The 23-minute show is scheduled to start at 9:30 p.m. and will be viewable along the Boardwalk and beach.
Although its size and standing couldn’t be verified, Atlantic City was named to the list of Top 10 Cities for Fireworks by ABC News and was an honorable mention on the list put together by Forbes.com.
Pyrotechnic workers from Grucci — well-known in the field, including for setting a world record for largest fireworks show in Dubai in 2008 — have spent days in preparation. A team on Tuesday loaded the fireworks onto a barge in Lower Township bound for the waters off the Atlantic City coastline.
The barge was loaded with different sized pyrotechnics, including ones measuring 10 inches in diameter and weighing 20 pounds, which result in a white strobe and red flitter that will fill much of the sky. Other fireworks include packages of tightly wound pyrotechnics — manufactured by Grucci in a Chinese factory — which are designed to produce a loud bang and special effect.
“They give a lot of kick and power,” Joe Mercante, a Grucci project manager, said of the explosive. “By restricting its burst, it creates more force.”
While the pyrotechnics are ignited through computers and electronics on the barge, some also carry a timed explosive inside that will go off once the piece is shot into the air, causing a secondary fireworks explosion in the air.
Other highlights include willow shell fireworks that explode in the air and then descend slowly into the ocean, reflecting off the water, Mercante said. The show’s finale also is designed to captivate with a multitude of fireworks.
“The last 10 seconds is the finale key,” Mercante said.
While Grucci has worked on movie sets, including “Pearl Harbor,” his company always looks forward to Fourth of July fireworks, particularly when it is choreographed to music and the audience is familiar with the song, Mercante said.
“You feel them, you hear them, you get that energy from them,” he said of the audience.

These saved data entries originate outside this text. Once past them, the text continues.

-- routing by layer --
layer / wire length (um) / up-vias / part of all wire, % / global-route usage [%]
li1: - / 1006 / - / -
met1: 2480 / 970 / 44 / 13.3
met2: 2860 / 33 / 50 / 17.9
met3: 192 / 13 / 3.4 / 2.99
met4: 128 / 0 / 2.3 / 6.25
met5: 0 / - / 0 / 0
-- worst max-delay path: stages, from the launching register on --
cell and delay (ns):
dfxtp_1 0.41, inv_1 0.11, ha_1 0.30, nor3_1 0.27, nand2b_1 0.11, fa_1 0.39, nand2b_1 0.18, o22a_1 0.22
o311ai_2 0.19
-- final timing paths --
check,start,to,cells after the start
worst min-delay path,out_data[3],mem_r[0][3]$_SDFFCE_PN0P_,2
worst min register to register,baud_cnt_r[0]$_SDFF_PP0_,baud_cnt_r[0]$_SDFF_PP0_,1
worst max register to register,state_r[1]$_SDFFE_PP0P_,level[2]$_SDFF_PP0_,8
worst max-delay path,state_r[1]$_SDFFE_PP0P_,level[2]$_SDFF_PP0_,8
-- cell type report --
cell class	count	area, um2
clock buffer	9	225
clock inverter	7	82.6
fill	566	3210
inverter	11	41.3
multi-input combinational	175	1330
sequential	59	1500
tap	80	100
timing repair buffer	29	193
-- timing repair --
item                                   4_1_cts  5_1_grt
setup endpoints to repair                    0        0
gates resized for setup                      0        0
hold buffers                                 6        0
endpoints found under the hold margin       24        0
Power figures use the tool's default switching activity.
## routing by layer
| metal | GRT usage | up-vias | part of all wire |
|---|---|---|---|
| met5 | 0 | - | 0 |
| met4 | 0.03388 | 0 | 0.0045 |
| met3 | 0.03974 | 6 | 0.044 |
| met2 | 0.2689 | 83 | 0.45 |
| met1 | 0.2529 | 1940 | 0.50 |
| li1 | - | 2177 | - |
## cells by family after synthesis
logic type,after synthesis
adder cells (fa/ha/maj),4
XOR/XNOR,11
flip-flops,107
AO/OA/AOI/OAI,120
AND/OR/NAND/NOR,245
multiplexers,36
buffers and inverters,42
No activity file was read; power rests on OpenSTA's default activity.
$ cat src/rtl/shiftdes.sv
// shiftdes: serial-to-parallel deserializer. Samples an MSB-first bit stream,
// frames WIDTH-bit words on a start marker and presents completed words in a
// valid/ready output register.
// Ports:
//   clk   : rising-edge clock
//   i_rst : synchronous active-high reset
//   bus   : shiftdes_if.slave (serial input, read port, status flags)
//
// state | meaning
// ------+------------------------------------------------------------
// IDLE  | waiting for a bit flagged with i_start; other bits ignored
// RECV  | collecting bits of a word; cnt = bits already shifted in
module shiftdes #(
  parameter int WIDTH = 8
) (
  input  logic      clk,
  input  logic      i_rst,
  shiftdes_if.slave bus
);
  localparam int CW = $clog2(WIDTH);

  typedef enum logic {
    IDLE = 1'b0,
    RECV = 1'b1
  } state_t;

  state_t           state_q, state_d;
  logic [WIDTH-1:0] sr_q, sr_d;
  logic [CW-1:0]    cnt_q, cnt_d;
  logic [WIDTH-1:0] rd_data_q, rd_data_d;
  logic             rd_valid_q, rd_valid_d;
  logic             overrun_q, overrun_d;
  logic             frame_err_q, frame_err_d;

  logic [WIDTH-1:0] shifted;
  logic             complete;

  // Truncating cast drops the bit that falls off the top of the register.
  assign shifted = WIDTH'({sr_q, bus.i_data});

  always_comb begin
    state_d     = state_q;
    sr_d        = sr_q;
    cnt_d       = cnt_q;
    frame_err_d = 1'b0;
    complete    = 1'b0;

    if (bus.i_valid) begin
      unique case (state_q)
        IDLE: begin
          if (bus.i_start) begin
            sr_d    = shifted;
            cnt_d   = CW'(1);
            state_d = RECV;
          end
        end
        RECV: begin
          sr_d = shifted;
          if (bus.i_start) begin
            // Resync wins even over the would-be last bit.
            cnt_d       = CW'(1);
            frame_err_d = 1'b1;
          end else if (cnt_q == CW'(WIDTH - 1)) begin
            cnt_d    = '0;
            complete = 1'b1;
            state_d  = IDLE;
          end else begin
            cnt_d = cnt_q + CW'(1);
          end
        end
        default: state_d = IDLE;
      endcase
    end
  end

  always_comb begin
    rd_data_d  = rd_data_q;
    rd_valid_d = rd_valid_q;
    overrun_d  = overrun_q;

    if (complete) begin
      // A word being drained this cycle frees the register for the new one.
      if (!rd_valid_q || bus.i_rd_ready) begin
        rd_data_d  = shifted;
        rd_valid_d = 1'b1;
      end else begin
        overrun_d = 1'b1;
      end
    end else if (rd_valid_q && bus.i_rd_ready) begin
      rd_valid_d = 1'b0;
    end
  end

  always_ff @(posedge clk) begin
    if (i_rst) begin
      state_q     <= IDLE;
      sr_q        <= '0;
      cnt_q       <= '0;
      rd_data_q   <= '0;
      rd_valid_q  <= 1'b0;
      overrun_q   <= 1'b0;
      frame_err_q <= 1'b0;
    end else begin
      state_q     <= state_d;
      sr_q        <= sr_d;
      cnt_q       <= cnt_d;
      rd_data_q   <= rd_data_d;
      rd_valid_q  <= rd_valid_d;
      overrun_q   <= overrun_d;
      frame_err_q <= frame_err_d;
    end
  end

  assign bus.o_rd_data   = rd_data_q;
  assign bus.o_rd_valid  = rd_valid_q;
  assign bus.o_overrun   = overrun_q;
  assign bus.o_frame_err = frame_err_q;
endmodule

Mercante, who is originally from Long Island but now lives in Missouri, said he often marveled at fireworks displays from afar when he was a child, but that changed when he befriended a member of the Grucci family in college and began working in the field. He was a business and management major but took theater classes, which fed his artistic side.
“That entertainment theatric is in my nature,” Mercante said. “It’s been the best of both worlds.”
Also on the lineup for Atlantic City’s free Fourth of July show is a 10 p.m. concert on Kennedy Plaza on the Boardwalk performed by Kevin Rudolf and later a 10:20 p.m. 3-D sound and light show created by Moment Factory, a Montreal new media and entertainment studio.
In the audience for the concert will be Rudolf’s parents, Steve and Pat Rudolf, who live in Ventnor.
Pat Rudolf, 60, who is Kevin’s stepmother, said the couple is excited to see their son perform close to home.
“He’s coming to us and New Jersey,” Rudolf said. “It’s cool to see him evolve.”
Kevin Rudolf is best known for “Let It Rock,” which also is the theme for the fireworks show. He grew up in New York City, where he excelled in performing arts, Pat Rudolf said.
“He always wanted to be a rock star,” she said.